I can't believe it's happening today I don't think I'm ready to let her die even after the horrible things she did to me I still love her, I mean she's my mum and I'll always love her even if she did make my life hell. I know she was once a good mother Xavier growled from the seat next to me.

"She is not a good mother she tried to kill you." He muttered.

"I said she was Xavier she might not of been a good one in the end but I remember the times where she really did care for me and I know it's all in the past but I can't help feeling the way I do." I muttered.

"How can you be sad about killing the woman who tortured you for years?" He snapped.

"Because she was my mother." I said hotly.

"she didn't act much like one." He grumbled, and I glared at him.

"Well, I'm sorry we can't all have perfect families like our dear Alpha." I spat as I stomped off... stupid asshole Alpha jerk. He had no right to say those things.
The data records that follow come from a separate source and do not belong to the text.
===== config.mk =====
export PLATFORM = sky130hd
export DESIGN_NAME = mem_channel_scheduler
export DESIGN_NICKNAME = d
export VERILOG_FILES = /design/src/rtl/mem_sched_pkg.sv /design/src/rtl/mem_sched_channel.sv /design/src/rtl/mem_channel_scheduler.sv
export SDC_FILE = /design/constraint.sdc
export NUM_CORES = 1
export LEC_CHECK = 0
export CAP_MARGIN = 30
export CORE_MARGIN = 2
export CORE_UTILIZATION = 55
export DETAILED_ROUTE_END_ITERATION = 12
export DONT_BUFFER_PORTS = 1
export PLACE_DENSITY = 0.73
export SLEW_MARGIN = 20
export SYNTH_ARGS = -nofsm -noshare
export SYNTH_HDL_FRONTEND = slang
export SYNTH_HIERARCHICAL = 1
export SYNTH_SLANG_ARGS = --single-unit

===== constraint.sdc =====
create_clock -name clk -period 11.5 [get_ports clk]
set_clock_uncertainty 0.2 [all_clocks]
set_input_delay 0.575 -clock clk [delete_from_list [all_inputs] [get_ports clk]]
set_output_delay 0.575 -clock clk [all_outputs]
set_load 0.02 [all_outputs]

===== src/rtl/mem_sched_pkg.sv =====
// mem_sched_pkg: channel states and round-robin helper shared by the scheduler
package mem_sched_pkg;
  typedef enum logic [1:0] {IDLE = 2'd0, READ_WAIT = 2'd1, WRITE_WAIT = 2'd2, RELAY = 2'd3} ch_state_e;
  function automatic int next_rr(input int ptr, input int n);
    return (ptr + 1 >= n) ? 0 : ptr + 1;
  endfunction
endpackage


===== src/rtl/mem_sched_channel.sv =====
// mem_sched_channel: one memory channel FSM holding the claimed request and registered mem_* outputs
module mem_sched_channel import mem_sched_pkg::*; #(
  parameter int ADDR_BITS = 8,
  parameter int DATA_BITS = 16,
  parameter int NUM_CONSUMERS = 4,
  localparam int CW = $clog2(NUM_CONSUMERS)
) (
  input  logic                               clk,
  input  logic                               reset,
  input  logic                               claim,
  input  logic [CW-1:0]                      claim_id,
  input  logic [NUM_CONSUMERS-1:0]           consumer_read_valid,
  input  logic [NUM_CONSUMERS*ADDR_BITS-1:0] consumer_read_address,
  input  logic [NUM_CONSUMERS-1:0]           consumer_write_valid,
  input  logic [NUM_CONSUMERS*ADDR_BITS-1:0] consumer_write_address,
  input  logic [NUM_CONSUMERS*DATA_BITS-1:0] consumer_write_data,
  input  logic                               mem_read_ready,
  input  logic                               mem_write_ready,
  output logic                               idle,
  output logic [CW-1:0]                      owner,
  output logic                               is_read,
  output logic                               rd_set,
  output logic                               wr_set,
  output logic                               rel,
  output logic                               mem_read_valid,
  output logic [ADDR_BITS-1:0]               mem_read_address,
  output logic                               mem_write_valid,
  output logic [ADDR_BITS-1:0]               mem_write_address,
  output logic [DATA_BITS-1:0]               mem_write_data
);
  ch_state_e state_q, state_d;
  logic [CW-1:0] owner_q, owner_d;
  logic is_read_q, is_read_d, rv_q, rv_d, wv_q, wv_d, cur_valid, done;
  logic [ADDR_BITS-1:0] addr_q, addr_d;
  logic [DATA_BITS-1:0] wdata_q, wdata_d;
  always_comb begin
    cur_valid = is_read_q ? consumer_read_valid[owner_q] : consumer_write_valid[owner_q];
    done = (state_q == READ_WAIT && mem_read_ready) || (state_q == WRITE_WAIT && mem_write_ready);
    rd_set = done && is_read_q && cur_valid;
    wr_set = done && !is_read_q && cur_valid;
    rel = state_q == RELAY && !cur_valid;
    state_d = state_q;
    owner_d = owner_q;
    is_read_d = is_read_q;
    addr_d = addr_q;
    wdata_d = wdata_q;
    if (state_q == IDLE && claim) begin
      owner_d = claim_id;
      is_read_d = consumer_read_valid[claim_id];
      addr_d = is_read_d ? consumer_read_address[int'(claim_id)*ADDR_BITS +: ADDR_BITS]
                         : consumer_write_address[int'(claim_id)*ADDR_BITS +: ADDR_BITS];
      wdata_d = consumer_write_data[int'(claim_id)*DATA_BITS +: DATA_BITS];
      state_d = is_read_d ? READ_WAIT : WRITE_WAIT;
    end
    // an aborted request completes on memory but skips the relay handshake
    if (done) state_d = cur_valid ? RELAY : IDLE;
    if (rel) state_d = IDLE;
    rv_d = state_d == READ_WAIT;
    wv_d = state_d == WRITE_WAIT;
  end
  always_ff @(posedge clk or posedge reset) begin
    if (reset) begin
      state_q <= IDLE;
      owner_q <= '0;
      is_read_q <= 1'b0;
      addr_q <= '0;
      wdata_q <= '0;
      rv_q <= 1'b0;
      wv_q <= 1'b0;
    end else begin
      state_q <= state_d;
      owner_q <= owner_d;
      is_read_q <= is_read_d;
      addr_q <= addr_d;
      wdata_q <= wdata_d;
      rv_q <= rv_d;
      wv_q <= wv_d;
    end
  end
  assign idle = state_q == IDLE;
  assign owner = owner_q;
  assign is_read = is_read_q;
  assign mem_read_valid = rv_q;
  assign mem_write_valid = wv_q;
  assign mem_read_address = addr_q;
  assign mem_write_address = addr_q;
  assign mem_write_data = wdata_q;
endmodule
==> src/rtl/regfile_pkg.sv <==
// rtl/regfile_pkg.sv - shared widths, reader state and FIFO entry types for the register-file sweep reader
package regfile_pkg;

    localparam int REG_ADDR_W = 5;
    localparam int DATA_W     = 32;
    localparam int NUM_REGS   = 32;

    typedef enum logic [1:0] {
        IDLE  = 2'd0,
        SWEEP = 2'd1,
        DRAIN = 2'd2
    } readerState_e;

    typedef struct packed {
        logic                  last;
        logic [REG_ADDR_W-1:0] index;
        logic [DATA_W-1:0]     data;
    } fifoEntry_t;

    // Inclusive range length with wrap from 31 to 0; result is 1..32.
    function automatic logic [REG_ADDR_W:0] sweepLength(
        input logic [REG_ADDR_W-1:0] firstReg,
        input logic [REG_ADDR_W-1:0] lastReg
    );
        logic [REG_ADDR_W-1:0] span;
        span = lastReg - firstReg;
        return {1'b0, span} + (REG_ADDR_W+1)'(1);
    endfunction

endpackage

==> src/rtl/regfile_reader_fifo.sv <==
// rtl/regfile_reader_fifo.sv - synchronous output FIFO with occupancy count and synchronous flush
module regfile_reader_fifo
    import regfile_pkg::*;
#(
    parameter int DEPTH = 4
) (
    input  logic                   clock,
    input  logic                   flush,
    input  logic                   pushValid,
    input  fifoEntry_t             pushEntry,
    input  logic                   popReady,
    output logic                   headValid,
    output fifoEntry_t             headEntry,
    output logic [$clog2(DEPTH):0] count
);

    localparam int              PTR_W      = $clog2(DEPTH);
    localparam logic [PTR_W:0]  FULL_COUNT = (PTR_W+1)'(DEPTH);

    fifoEntry_t       mem [DEPTH];
    logic [PTR_W-1:0] wrPtr;
    logic [PTR_W-1:0] rdPtr;
    logic             doPush;
    logic             doPop;

    assign headValid = (count != '0);
    assign headEntry = mem[rdPtr];
    assign doPop     = headValid && popReady;
    // A push into a full FIFO is accepted only when the head leaves in the same cycle.
    assign doPush    = pushValid && ((count != FULL_COUNT) || doPop);

    always_ff @(posedge clock) begin
        if (flush) begin
            wrPtr <= '0;
            rdPtr <= '0;
            count <= '0;
        end else begin
            if (doPush) wrPtr <= wrPtr + PTR_W'(1);
            if (doPop)  rdPtr <= rdPtr + PTR_W'(1);
            case ({doPush, doPop})
                2'b10:   count <= count + (PTR_W+1)'(1);
                2'b01:   count <= count - (PTR_W+1)'(1);
                default: count <= count;
            endcase
        end
    end

    always_ff @(posedge clock) begin
        if (doPush) mem[wrPtr] <= pushEntry;
    end

endmodule

==> src/rtl/regfile_reader.sv <==
// rtl/regfile_reader.sv - sweeps a register range through a spare read port and streams index-tagged values
module regfile_reader
    import regfile_pkg::*;
#(
    parameter int FIFO_DEPTH = 4
) (
    input  logic                  clock,
    input  logic                  ctrl_reset,
    input  logic                  start,
    input  logic                  abort,
    input  logic [REG_ADDR_W-1:0] first_reg,
    input  logic [REG_ADDR_W-1:0] last_reg,
    output logic [REG_ADDR_W-1:0] ctrl_readReg,
    input  logic [DATA_W-1:0]     data_readReg,
    output logic                  out_valid,
    input  logic                  out_ready,
    output logic [DATA_W-1:0]     out_data,
    output logic [REG_ADDR_W-1:0] out_index,
    output logic                  out_last,
    output logic                  busy,
    output logic                  done
);

    localparam int CNT_W = $clog2(FIFO_DEPTH) + 1;

    readerState_e          state;
    logic [REG_ADDR_W-1:0] addr;
    logic [REG_ADDR_W:0]   remaining;
    logic                  inflight;
    logic                  inflightLast;
    logic [CNT_W-1:0]      fifoCount;
    logic                  flushFifo;
    logic                  pop;
    logic                  issue;
    logic                  drainDone;
    logic                  headValid;
    fifoEntry_t            headEntry;
    fifoEntry_t            pushEntry;

    assign flushFifo = ctrl_reset || (abort && (state != IDLE));
    assign pop       = out_valid && out_ready;
    // Reserve a slot for the read in flight so a stalled consumer can never overflow the FIFO.
    assign issue     = (state == SWEEP) && ((int'(fifoCount) + int'(inflight)) < FIFO_DEPTH);
    assign drainDone = (state == DRAIN) && !inflight &&
                       ((fifoCount == '0) || ((fifoCount == CNT_W'(1)) && pop));

    assign pushEntry = '{last: inflightLast, index: ctrl_readReg, data: data_readReg};

    regfile_reader_fifo #(
        .DEPTH(FIFO_DEPTH)
    ) outFifo (
        .clock    (clock),
        .flush    (flushFifo),
        .pushValid(inflight),
        .pushEntry(pushEntry),
        .popReady (out_ready),
        .headValid(headValid),
        .headEntry(headEntry),
        .count    (fifoCount)
    );

    assign out_valid = headValid;
    assign out_data  = headValid ? headEntry.data  : '0;
    assign out_index = headValid ? headEntry.index : '0;
    assign out_last  = headValid && headEntry.last;
    assign busy      = (state != IDLE);

    always_ff @(posedge clock) begin
        if (ctrl_reset) begin
            state        <= IDLE;
            addr         <= '0;
            remaining    <= '0;
            ctrl_readReg <= '0;
            inflight     <= 1'b0;
            inflightLast <= 1'b0;
            done         <= 1'b0;
        end else if (abort && (state != IDLE)) begin
            state    <= IDLE;
            inflight <= 1'b0;
            done     <= 1'b0;
        end else begin
            done     <= 1'b0;
            inflight <= issue;
            if (issue) begin
                ctrl_readReg <= addr;
                addr         <= addr + REG_ADDR_W'(1);
                remaining    <= remaining - (REG_ADDR_W+1)'(1);
                inflightLast <= (remaining == (REG_ADDR_W+1)'(1));
            end
            case (state)
                IDLE: begin
                    if (start && !abort) begin
                        state     <= SWEEP;
                        addr      <= first_reg;
                        remaining <= sweepLength(first_reg, last_reg);
                    end
                end
                SWEEP: begin
                    if (issue && (remaining == (REG_ADDR_W+1)'(1))) state <= DRAIN;
                end
                DRAIN: begin
                    if (drainDone) begin
                        state <= IDLE;
                        done  <= 1'b1;
                    end
                end
                default: state <= IDLE;
            endcase
        end
    end

endmodule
She might have treated me terribly, but she was still my mother.

Flashback

"Momma, momma come play," I chanted as I grabbed her hand and pulled her into the garden where daddy is playing rocket ships in the treehouse "Daddy, I brought momma to play too!" I yelled, excitement filling my voice. Dad jumps down from the treehouse and gives mommy a kiss. "Ewww mama boys have cooties." She laughs before twirling me around, causing me to giggle.

"I do not." My dad says in mock outrage.

 "Yeah, you do." I giggled as he picked me up onto his shoulders and ran around the garden laughing at me screaming deciding it was enough we went back inside to watch a movie obviously it was going to be a cool film mommy always finds good films...

FLASHBACK OVER

Tears form in my eyes but I don't let them fall I know Xavier means well, but he has a perfect family with no troubles like I had. I don't know if you could call what I had a family, but I know it was once...

Xavier's POV

Her mother's execution is in ten minutes and she is still not back and she would hate herself even more if she missed this I need to find her...

Setting off into the forest searching for my mate letting the connection between us guide me to where she's at and soon enough I see her she's lying in a tree (yes, a tree) talking to someone? I listen in on her conversation.

"Hey daddy, it's me... I know you probably don't want to talk to me because of what I have decided to do with momma but I want you to know I'm sorry... so so sorry I love you and mama but she has caused me so much pain she put me through so much suffering because I decided to go on a run with you. It's my fault your dead I hate myself every day because of it and I know if you were here you would say "it is not your fault so don't you dare think it" but I can't help but think it is I mean if I hadn't of asked to go on a run you would be alive and well and I wouldn't of been abused like I had and I wouldn't of met Xavier and for that reason I couldn't of wanted my life any different because he made me who I am he is the reason I'm still alive. Dad, you would have loved him he honestly is the best thing to happen to me I love him so much it hurt to think about loosing him but I feel as if I'm not good enough for him he doesn't need my baggage honestly he's too good for me and he knows it I just don't see how anybody can love me I'm a used mess and not even Xavier can change that but I'm glad I have him and that he cares and I so wish you could have met him but I guess fate is cruel that way I love you daddy I'll be with you soon but you might be waiting awhile because as of right now I'm happy. Goodbye dad." 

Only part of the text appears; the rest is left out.